Friday, 2 January 2015

A fantasy short story about war and regret by David Tombale: The Timekeeper's Story

The Timekeeper’s Story
The Timekeeper slowly stroked the boy’s blue black hair from his face and felt the slick sweat on his brow. The boy’s face was smudged with white ash, probably from the fires that still burned on.
The Timekeeper withdrew from the body on the table, noting sadly the holes in the boy’s sackcloth shoes and the rags that still covered his small frame. He walked to the window allowing the searing heat of the flames that were consuming the refugees’ newly made huts to scorch his skin. The guard on the tower turned his head to see the old master standing on the balcony, his short white hair blowing in a breeze that did little more than feed the inferno.
The Timekeeper sighed as he looked down on the battle. The trolls they’d grown in their labs so long ago were massed like a huge tidal wave breaking against the fortress’s massive stone walls but it would only be matter of time before they came in. All up and down the wall the human defenders ran barely keeping a hold of their large blasters while the trolls’ tank shells fell between them flinging some onto the cobbles or over the side into the waiting arms of their enemies.
The Timekeeper glanced down at his hands and thought sadly of a time when they’d held the first of the troll children. It had been such a wonderful time then, when humanity had stood at the peak of its powers, creating new life out of the myths of their fathers and now hearing those creatures howling their fury at the walls of the last human city in the world he realized all his work had been for nothing.
Unfortunately he could not stop. The defenders on the wall needed reinforcements and they needed what he could do for them. The Timekeeper turned his back on the war that had been raging on for over seventy years and when the guard on the tower turned his head to watch the old man return inside he could only wonder at how frail he appeared.
The Timekeeper returned to the boy’s side and laid his hands over his body allowing the white energy that still kept his aged heart beating to emerge. Its glow spread over the boy’s arms and legs seeking out his wounds and sealing them closed. Lastly the white energy restarted his heart and refilled the air in his lungs causing his eyes to spring open. The Timekeeper stood back as the boy rolled off the table and cast his eyes over the room. He soon found his blaster and ignoring the Timekeeper walked over to the corner and picked it up as carefully as another man would pick up a child.
There was an eagerness in the boy’s features as he looked over his weapon that pained the Timekeeper greatly but he reflected that it was far too late for regrets. The boy turned around stiffly and stood to attention his blaster on his right shoulder.
‘What are your orders sir?’ the boy asked him.
The Timekeeper glanced at him looking for any sign of recognition in the boy’s eyes but there was nothing in them, nothing at all. The Timekeeper felt all of his one hundred years in that moment but he placed a hand on the table behind him to steady himself and said, ‘Engage the enemy. Push them back from our walls.’

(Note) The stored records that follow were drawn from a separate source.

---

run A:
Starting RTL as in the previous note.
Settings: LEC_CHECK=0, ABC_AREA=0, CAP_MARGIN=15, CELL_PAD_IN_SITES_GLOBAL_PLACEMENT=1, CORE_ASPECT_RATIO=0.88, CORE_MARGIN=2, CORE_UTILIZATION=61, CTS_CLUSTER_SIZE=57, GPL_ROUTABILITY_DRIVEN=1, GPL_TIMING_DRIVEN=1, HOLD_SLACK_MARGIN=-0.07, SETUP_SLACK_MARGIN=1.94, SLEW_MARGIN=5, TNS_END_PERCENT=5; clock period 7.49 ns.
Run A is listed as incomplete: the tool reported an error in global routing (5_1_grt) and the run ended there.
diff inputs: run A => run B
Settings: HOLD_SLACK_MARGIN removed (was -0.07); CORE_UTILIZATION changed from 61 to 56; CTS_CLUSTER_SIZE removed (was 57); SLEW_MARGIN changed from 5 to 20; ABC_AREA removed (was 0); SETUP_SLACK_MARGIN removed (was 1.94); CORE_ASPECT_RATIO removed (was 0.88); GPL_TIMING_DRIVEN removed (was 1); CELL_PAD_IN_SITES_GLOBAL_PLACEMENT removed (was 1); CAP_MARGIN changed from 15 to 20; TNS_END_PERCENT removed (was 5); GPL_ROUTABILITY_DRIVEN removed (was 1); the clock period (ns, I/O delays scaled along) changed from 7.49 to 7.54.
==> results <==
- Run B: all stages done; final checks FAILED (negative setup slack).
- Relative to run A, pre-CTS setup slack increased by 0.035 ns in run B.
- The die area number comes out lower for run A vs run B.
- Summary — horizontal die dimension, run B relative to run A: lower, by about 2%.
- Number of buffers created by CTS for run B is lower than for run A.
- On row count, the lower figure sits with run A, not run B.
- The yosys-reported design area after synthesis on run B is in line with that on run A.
==> run a: inputs <==
## milestone1
module milestone1 (
		input logic clock,                    
		input logic Resetn,
		input logic Enable,
		output	logic [17:0] SRAM_address,
		output 	logic [15:0] SRAM_write_data,
		output	logic SRAM_we_n,
		input		logic [15:0] SRAM_read_data,
		output   logic M1_end
);
logic SRAM_ready;
M1_state_type state;
logic [17:0] U_address; 
logic [17:0] V_address;
logic [17:0] Y_address;
logic [17:0] RGB_address;
logic [63:0] U_values;  
logic [63:0] V_values; 
logic [31:0] Y_values;  
logic [63:0] temp_U;  
logic [63:0] temp_V;  
logic [31:0] temp_prime;  
logic [7:0] Uprime_values;  
logic [7:0] Vprime_values;  
logic [31:0] RGB_values;  
logic [7:0] redo, rede, greeno, greene, blueo, bluee;  
logic [31:0] red_calc, green_calc, blue_calc;  
logic [31:0] Uprime_odd;  
logic [31:0] Vprime_odd;  
logic FC_check;  
logic [7:0] some_counter;  
logic [7:0] pic_end;  
logic [31:0] mult_op1, mult_op2, mult_op3, mult_op4, mult_op5, mult_op6, Mult_result1, Mult_result2, Mult_result3;  
logic [63:0] Mult_result1_long, Mult_result2_long, Mult_result3_long;  
always_ff @(posedge clock or negedge Resetn) begin
	if (~Resetn) begin
		state <= S_M1_IDLE;
		SRAM_address <= 18'h00000;
		SRAM_write_data <= 16'h0000;
		SRAM_we_n <= 1'b1;
		U_address <= 18'd38400; 
		V_address <= 18'd57600;
  ...
==> flow/config.mk <==
export PLATFORM = sky130hd
export DESIGN_NAME = milestone1
export DESIGN_NICKNAME = milestone1
export VERILOG_FILES = /design/flow/design.v
export SDC_FILE = /design/flow/constraint.sdc
export NUM_CORES = 4
export LEC_CHECK = 0
export CAP_MARGIN = 20
export CORE_MARGIN = 2
export CORE_UTILIZATION = 58
export SETUP_SLACK_MARGIN = 4.14
export SLEW_MARGIN = 20
==> flow/constraint.sdc <==
create_clock -name core_clock -period 14.4 [get_ports {clock}]
set_input_delay 2.8800 -clock core_clock [delete_from_list [all_inputs] [get_ports {clock}]]
set_output_delay 2.8800 -clock core_clock [all_outputs]
set_load 0.01 [all_outputs]
run.sh (not shown) runs the stock make flow with config.mk's settings and CLKGATE_MAP_FILE=.
==> inputs of run b, as changes to run a <==
--- a/flow/config.mk
+++ b/flow/config.mk
@@ -6,7 +6,7 @@
 export NUM_CORES = 4
 export LEC_CHECK = 0
+export ABC_AREA = 1
 export CAP_MARGIN = 20
 export CORE_MARGIN = 2
-export CORE_UTILIZATION = 58
-export SETUP_SLACK_MARGIN = 4.14
+export CORE_UTILIZATION = 70
 export SLEW_MARGIN = 20
==> flow/constraint.sdc (replaced) <==
create_clock -name core_clock -period 15.4 [get_ports {clock}]
set_input_delay 3.0800 -clock core_clock [delete_from_list [all_inputs] [get_ports {clock}]]
set_output_delay 3.0800 -clock core_clock [all_outputs]
set_load 0.01 [all_outputs]
==> summary of the runs <==
Run a finished but failed the layout checks on negative setup slack. Run b ran to the end with no violations. Of run a and run b, run b has the higher area after synthesis (gap about 4%, measured against run b). In run a the setup slack is lower than in run b, by 1.1 ns. Against run a, the global-route usage of run b is higher by 8.4 points. Between run b and run a, the lower fmax is in run a (gap 0.85%, measured against run a). Between run a and run b, the lower synthesized cell count is in run a (gap 15%, measured against run b). Final cell count: run a is smaller than run b (about 7%). Against run a, the via count of run b is larger by 11%. Between run a and run b, the lower die size is in run b (gap 16%, measured against run b). Against run a, the clock skew of run b is lower by 0.0087 ns.

* * *

==> build 7: inputs <==
Starting RTL as in the previous note.
==> flow/config.mk <==
export PLATFORM = sky130hd
export DESIGN_NAME = milestone1
export DESIGN_NICKNAME = milestone1
export VERILOG_FILES = /design/flow/design.v
export SDC_FILE = /design/flow/constraint.sdc
export NUM_CORES = 4
export LEC_CHECK = 0
export CAP_MARGIN = 20
export CORE_MARGIN = 2
export CORE_UTILIZATION = 40
export SLEW_MARGIN = 20
==> flow/constraint.sdc <==
create_clock -name core_clock -period 20.0 [get_ports {clock}]
set_input_delay 4.0000 -clock core_clock [delete_from_list [all_inputs] [get_ports {clock}]]
set_output_delay 4.0000 -clock core_clock [all_outputs]
set_load 0.01 [all_outputs]
==> inputs of build 22, as changes to build 7 <==
Settings changed: CAP_MARGIN 20 to 35, CORE_MARGIN 2 to 9, CORE_UTILIZATION 40 to 27, GPL_TIMING_DRIVEN from default to 0, MIN_ROUTING_LAYER from default to met1, PLACE_DENSITY_LB_ADDON from default to 0.25.
==> flow/constraint.sdc (replaced) <==
create_clock -name core_clock -period 21.9 [get_ports {clock}]
set_input_delay 4.3800 -clock core_clock [delete_from_list [all_inputs] [get_ports {clock}]]
set_output_delay 4.3800 -clock core_clock [all_outputs]
set_load 0.01 [all_outputs]
==> impl_metrics.sql <==
-- metrics for the results database
INSERT INTO impl_metrics (metric_group, metric, value, unit) VALUES
('outcome', 'outcome', 'finished clean', ''),
('final_layout', 'clk_share', '0.0232', ''),
('worst_setup_path', 'r2r_setup_slack', '1.93', 'ns'),
('worst_setup_path', 'worstPathRequired', '22.39', 'ns'),
('drt', 'wirelength_met1', '115', 'mm'),
('worst_setup_path', 'crit_path_top_delay_cell', 'sky130_fd_sc_hd__xor2_1', ''),
('drt', 'route.vias.total', '53900', '');
(the above is from build 22)
==> impl_metrics.sql <==
-- metrics for the results database
INSERT INTO impl_metrics (metric_group, metric, value, unit) VALUES
('outcome', 'outcome', 'finished clean', ''),
('worst_setup_path', 'r2r_setup_slack', '1.99', 'ns'),
('drt', 'wirelength_met1', '98.0', 'mm'),
('final_layout', 'clk_share', '0.0271', ''),
('clocking', 'postCtsResizedCells', '0', ''),
('worst_setup_path', 'crit_path_top_delay_cell', 'sky130_fd_sc_hd__or4_1', ''),
('global_routing', 'antenna_violations_before_repair', '1', ''),
('logic_synthesis', 'common_cells', 'sky130_fd_sc_hd__inv_1, sky130_fd_sc_hd__fa_1, sky130_fd_sc_hd__nand2_1, sky130_fd_sc_hd__ha_1, sky130_fd_sc_hd__nor2_1', ''),
('worst_setup_path', 'worstPathRequired', '20.51', 'ns'),
('drt', 'ant_nets', '0', ''),
('logic_synthesis', 'post_synth_tally_of_flip_flops_with_integrated_enable', '0', ''),
('drt', 'route.vias.total', '52900', ''),
('logic_synthesis', 'synth_top_cell_by_count', 'sky130_fd_sc_hd__inv_1', ''),
('final_layout', 'areaGrowthSynthToFinish', '7.67', '%');
(the above is from build 7)
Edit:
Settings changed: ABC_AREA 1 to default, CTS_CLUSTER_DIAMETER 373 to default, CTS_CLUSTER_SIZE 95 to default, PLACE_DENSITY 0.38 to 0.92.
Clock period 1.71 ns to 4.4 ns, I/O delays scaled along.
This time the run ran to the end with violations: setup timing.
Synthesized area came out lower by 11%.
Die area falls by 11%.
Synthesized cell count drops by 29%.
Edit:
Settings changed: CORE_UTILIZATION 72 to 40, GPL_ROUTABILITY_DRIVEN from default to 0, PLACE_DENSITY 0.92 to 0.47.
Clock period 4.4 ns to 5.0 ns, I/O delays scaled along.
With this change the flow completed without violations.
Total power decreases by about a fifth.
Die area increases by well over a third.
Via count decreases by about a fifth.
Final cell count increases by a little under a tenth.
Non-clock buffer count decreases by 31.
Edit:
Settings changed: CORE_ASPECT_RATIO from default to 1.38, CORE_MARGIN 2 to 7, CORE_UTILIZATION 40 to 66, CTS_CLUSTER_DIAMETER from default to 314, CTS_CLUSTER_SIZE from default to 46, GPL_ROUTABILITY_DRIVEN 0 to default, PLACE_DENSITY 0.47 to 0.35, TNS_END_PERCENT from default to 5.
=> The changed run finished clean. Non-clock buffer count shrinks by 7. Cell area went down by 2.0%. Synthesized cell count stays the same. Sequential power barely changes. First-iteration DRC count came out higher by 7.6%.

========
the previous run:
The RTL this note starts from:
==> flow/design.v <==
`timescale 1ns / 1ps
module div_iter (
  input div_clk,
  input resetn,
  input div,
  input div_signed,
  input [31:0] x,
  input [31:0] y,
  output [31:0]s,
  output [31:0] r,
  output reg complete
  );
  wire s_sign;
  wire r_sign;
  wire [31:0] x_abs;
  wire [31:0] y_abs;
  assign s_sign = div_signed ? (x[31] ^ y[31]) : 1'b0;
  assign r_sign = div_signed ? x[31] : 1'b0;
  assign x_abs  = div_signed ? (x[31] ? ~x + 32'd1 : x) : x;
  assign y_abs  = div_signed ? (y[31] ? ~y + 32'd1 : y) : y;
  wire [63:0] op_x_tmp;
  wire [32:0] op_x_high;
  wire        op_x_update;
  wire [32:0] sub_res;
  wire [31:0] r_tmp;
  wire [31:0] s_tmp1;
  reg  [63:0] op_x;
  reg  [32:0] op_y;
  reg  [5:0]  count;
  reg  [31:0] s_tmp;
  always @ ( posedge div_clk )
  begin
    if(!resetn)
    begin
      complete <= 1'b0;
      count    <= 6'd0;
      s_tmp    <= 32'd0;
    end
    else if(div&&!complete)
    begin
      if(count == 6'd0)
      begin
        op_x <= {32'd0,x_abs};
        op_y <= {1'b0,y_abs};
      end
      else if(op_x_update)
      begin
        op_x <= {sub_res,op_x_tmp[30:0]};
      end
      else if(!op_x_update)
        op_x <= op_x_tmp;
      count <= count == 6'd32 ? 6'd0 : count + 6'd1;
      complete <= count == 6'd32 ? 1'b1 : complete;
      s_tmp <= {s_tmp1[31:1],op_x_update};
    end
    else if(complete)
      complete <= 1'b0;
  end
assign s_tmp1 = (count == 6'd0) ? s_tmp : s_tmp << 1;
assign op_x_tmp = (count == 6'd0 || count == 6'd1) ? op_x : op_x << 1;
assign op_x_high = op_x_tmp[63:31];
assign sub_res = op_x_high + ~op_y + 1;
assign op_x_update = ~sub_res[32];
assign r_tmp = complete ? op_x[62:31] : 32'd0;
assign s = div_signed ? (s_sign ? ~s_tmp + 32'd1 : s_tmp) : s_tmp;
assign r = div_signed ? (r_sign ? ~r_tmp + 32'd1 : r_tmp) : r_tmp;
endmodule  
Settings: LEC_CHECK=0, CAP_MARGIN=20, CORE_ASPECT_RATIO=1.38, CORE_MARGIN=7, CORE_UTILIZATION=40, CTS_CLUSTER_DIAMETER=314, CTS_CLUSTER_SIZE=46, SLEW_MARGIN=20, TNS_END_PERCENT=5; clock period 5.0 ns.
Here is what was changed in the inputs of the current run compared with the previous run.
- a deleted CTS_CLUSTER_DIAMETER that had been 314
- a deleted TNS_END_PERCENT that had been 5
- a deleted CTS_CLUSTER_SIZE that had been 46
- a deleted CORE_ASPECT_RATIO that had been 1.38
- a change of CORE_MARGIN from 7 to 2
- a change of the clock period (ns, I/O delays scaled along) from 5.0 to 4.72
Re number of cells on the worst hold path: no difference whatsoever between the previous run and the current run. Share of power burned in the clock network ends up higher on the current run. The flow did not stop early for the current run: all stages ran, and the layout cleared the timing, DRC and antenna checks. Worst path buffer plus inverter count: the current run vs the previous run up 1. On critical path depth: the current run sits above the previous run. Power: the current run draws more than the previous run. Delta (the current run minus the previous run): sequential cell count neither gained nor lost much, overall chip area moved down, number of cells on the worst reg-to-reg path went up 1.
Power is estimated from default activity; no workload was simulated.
==> flow/design.v <==
module cordic #(
    parameter data_width = 16,
    parameter iterations = 15
    )(
    input clk,
    input reset_n,
    input logic signed [data_width-1:0] angle,
    input logic signed [data_width-1:0] x_i,
    input logic signed [data_width-1:0] y_i,
    output logic signed [data_width-1:0] cos,
    output logic signed [data_width-1:0] sin,
    input valid_in,
    output logic valid_out
    );
    logic signed [data_width-1:0] atan_table [0:iterations-1];
    assign atan_table[0]  = 'd12867;   
    assign atan_table[1]  = 'd7596;    
    assign atan_table[2]  = 'd4013;    
    assign atan_table[3]  = 'd2037;    
    assign atan_table[4]  = 'd1021;    
    assign atan_table[5]  = 'd511;     
    assign atan_table[6]  = 'd256;     
    assign atan_table[7]  = 'd128;     
    assign atan_table[8]  = 'd64;      
    assign atan_table[9]  = 'd32;      
    assign atan_table[10] = 'd16;      
    assign atan_table[11] = 'd8;       
    assign atan_table[12] = 'd4;       
    assign atan_table[13] = 'd2;       
    assign atan_table[14] = 'd1;       
    logic signed [data_width-1:0] x [0:iterations], y [0:iterations], z [0:iterations];
    logic [$clog2(iterations)-1:0] iteration;
    logic valid_pipe [0:iterations];
    always_ff @(posedge clk or negedge reset_n) begin
        if (!reset_n) begin
            x[0] <= 0;
            y[0] <= 0;
            z[0] <= 0;
            valid_pipe[0] <= 0;
        end else if (valid_in) begin
            case (angle[15:14])
                2'b00: begin
                    x[0] <= x_i;
                    y[0] <= y_i;
                    z[0] <= angle;
                end
                2'b01: begin
                    x[0] <= -y_i;
                    y[0] <= x_i;
                    z[0] <= {2'b00, angle[13:0]};
                end
                2'b10: begin
                    x[0] <= -x_i;
                    y[0] <= -y_i;
                    z[0] <= {2'b11, angle[13:0]};
                end
                2'b11: begin
                    x[0] <= y_i;
                    y[0] <= -x_i;
                    z[0] <= -angle;
                end
            endcase
            valid_pipe[0] <= 1;
        end else begin
            valid_pipe[0] <= 0;
        end
    end
    genvar i;
    generate
        for (i = 0; i < iterations; i = i + 1) begin : cordic_pipeline
            always_ff @(posedge clk or negedge reset_n) begin
                if (!reset_n) begin
                    x[i+1] <= 0;
                    y[i+1] <= 0;
                    z[i+1] <= 0;
                    valid_pipe[i+1] <= 0;
                end else if (valid_pipe[i]) begin
                    if (z[i] < 0) begin
                        x[i+1] <= x[i] + (y[i] >>> i);
                        y[i+1] <= y[i] - (x[i] >>> i);
                        z[i+1] <= z[i] + atan_table[i];
                    end else begin
                        x[i+1] <= x[i] - (y[i] >>> i);
                        y[i+1] <= y[i] + (x[i] >>> i);
                        z[i+1] <= z[i] - atan_table[i];
                    end
                    valid_pipe[i+1] <= 1;
                end else begin
                    valid_pipe[i+1] <= 0;
                end
            end
        end
    endgenerate
    assign cos = x[iterations];
    assign sin = y[iterations];
    assign valid_out = valid_pipe[iterations];
endmodule
Settings: LEC_CHECK=0, CAP_MARGIN=20, CELL_PAD_IN_SITES_GLOBAL_PLACEMENT=3, CORE_ASPECT_RATIO=0.85, CORE_MARGIN=2, CORE_UTILIZATION=54, CTS_CLUSTER_DIAMETER=198, GPL_TIMING_DRIVEN=1, HOLD_SLACK_MARGIN=0.06, MAX_ROUTING_LAYER=met5, MIN_ROUTING_LAYER=met2, PLACE_DENSITY=0.78, SETUP_SLACK_MARGIN=0.59, SLEW_MARGIN=15, TNS_END_PERCENT=85; clock period 2.45 ns.
run.sh (not shown) runs the stock make flow with config.mk's settings and CLKGATE_MAP_FILE=.
The baseline died in 3_1_place_gp_skip_io (GPL-0301).
Edit:
- CELL_PAD_IN_SITES_GLOBAL_PLACEMENT: 3 -> not set
- CORE_ASPECT_RATIO: 0.85 -> not set
- CORE_UTILIZATION: 54 -> 58
- CTS_CLUSTER_DIAMETER: 198 -> not set
- GPL_TIMING_DRIVEN: 1 -> not set
- HOLD_SLACK_MARGIN: 0.06 -> not set
- MAX_ROUTING_LAYER: met5 -> not set
- MIN_ROUTING_LAYER: met2 -> not set
- PLACE_DENSITY: 0.78 -> not set
- SETUP_SLACK_MARGIN: 0.59 -> not set
- SLEW_MARGIN: 15 -> 20
- TNS_END_PERCENT: 85 -> not set
- clock period: 2.45 -> 3.8 ns (I/O delays scaled with it)
After rerunning:
- Now the flow finished clean
- die size drops by 6.8%
- synthesized area does not change
- synthesized cell count is unchanged
Edit:
- CORE_UTILIZATION: 58 -> 72
- CTS_CLUSTER_DIAMETER: not set -> 59
- MAX_ROUTING_LAYER: not set -> met4
- clock period: 3.8 -> 3.09 ns (I/O delays scaled with it)
Outcome: The changed run stopped in 5_1_grt, error GRT-0232; synthesized area does not change; synthesized cell count stays the same; die size is lower by about a fifth.
Edit:
- CORE_UTILIZATION: 72 -> 70
- CTS_CLUSTER_DIAMETER: 59 -> 53
The changed run reached the layout checks and failed them: setup timing.
Die size rose by a few percent.
Synthesized area is unchanged.
Synthesized cell count is unchanged.
Edit:
- CTS_CLUSTER_DIAMETER: 53 -> 28
- MAX_ROUTING_LAYER: met4 -> not set
- SETUP_SLACK_MARGIN: not set -> 0.9
With this change the flow died in 5_1_grt (DPL-0038).
Area after synthesis does not change.
Die area does not change.
Synthesized cell count is unchanged.
Edit:
- CORE_UTILIZATION: 70 -> 40
- CTS_CLUSTER_DIAMETER: 28 -> not set
- SETUP_SLACK_MARGIN: 0.9 -> not set
- clock period: 3.09 -> 4.0 ns (I/O delays scaled with it)
The new run finished clean.
Die size is higher by about 70%.
Synthesized cell count does not change.
Area after synthesis does not change.
==> 08-23 <==
==> flow/design.v <==
module enc_bundler(
	input wire 						bundling_features,
    input wire [617-1:0]	bits_to_bundle,
    output wire 					thresholded_bit
    );
	localparam integer ENCODING_BIT_THR = 6;
    logic [1:0] tree_add_lvl_0	[0:307];
    wire  [2:0] tree_add_lvl_1	[0:153];
    wire  [3:0] tree_add_lvl_2	[0:76];
    wire  [4:0] tree_add_lvl_3	[0:38];
    wire  [5:0] tree_add_lvl_4	[0:18];
    wire  [6:0] tree_add_lvl_5	[0:9];
    wire  [7:0] tree_add_lvl_6	[0:4];
    wire  [8:0] tree_add_lvl_7	[0:1];
    wire  [9:0] tree_add_lvl_8;
    wire  [9:0] accumulated_sum;
	always_comb begin
			for (int i = 0; i < 308; i++ ) begin
			  tree_add_lvl_0[i] = bits_to_bundle[2*i] + bits_to_bundle[(2*i)+1];
			end
	end
    for (genvar i = 0; i < 154; i++ ) begin
      assign tree_add_lvl_1[i] = tree_add_lvl_0[2*i] + tree_add_lvl_0[(2*i)+1];
    end
    for (genvar i = 0; i < 77; i++ ) begin
      assign tree_add_lvl_2[i] = tree_add_lvl_1[2*i] + tree_add_lvl_1[(2*i)+1];
    end
    for (genvar i = 0; i < 38; i++ ) begin
      assign tree_add_lvl_3[i] = tree_add_lvl_2[2*i] + tree_add_lvl_2[(2*i)+1];
    end
    assign tree_add_lvl_3[38] = tree_add_lvl_2[76] + bits_to_bundle[616];
    for (genvar i = 0; i < 19; i++ ) begin
      assign tree_add_lvl_4[i] = tree_add_lvl_3[2*i] + tree_add_lvl_3[(2*i)+1];
    end
    for (genvar i = 0; i < 9; i++ ) begin
      assign tree_add_lvl_5[i] = tree_add_lvl_4[2*i] + tree_add_lvl_4[(2*i)+1];
    end
    assign tree_add_lvl_5[9] = tree_add_lvl_4[18] + tree_add_lvl_3[38];
    for (genvar i = 0; i < 5; i++ ) begin
      assign tree_add_lvl_6[i] = tree_add_lvl_5[2*i] + tree_add_lvl_5[(2*i)+1];
    end
    for (genvar i = 0; i < 2; i++ ) begin
      assign tree_add_lvl_7[i] = tree_add_lvl_6[2*i] + tree_add_lvl_6[(2*i)+1];
    end
    assign tree_add_lvl_8 = tree_add_lvl_7[0] + tree_add_lvl_7[1];
    assign accumulated_sum = tree_add_lvl_8 + tree_add_lvl_6[4]; 
    assign thresholded_bit = (accumulated_sum > ENCODING_BIT_THR) ? 1'b1 : 1'b0;
endmodule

‘Yes sir!’ the boy responded.
He turned on his heel and left the Timekeeper staring after him. The Timekeeper went to the window and watched until he saw the boy run out in the courtyard and over to the stairs that led to the wall. In his lifetime the Timekeeper had raised over three hundred boys from the dead, one bloody battle after another until they couldn’t even remember their own names or the faces of their families and observing now as his own great grandson fired on the trolls that kept trying to rush onto the wall he couldn’t shake the feeling that the trolls might be right, maybe humanity didn’t deserve to exist anymore.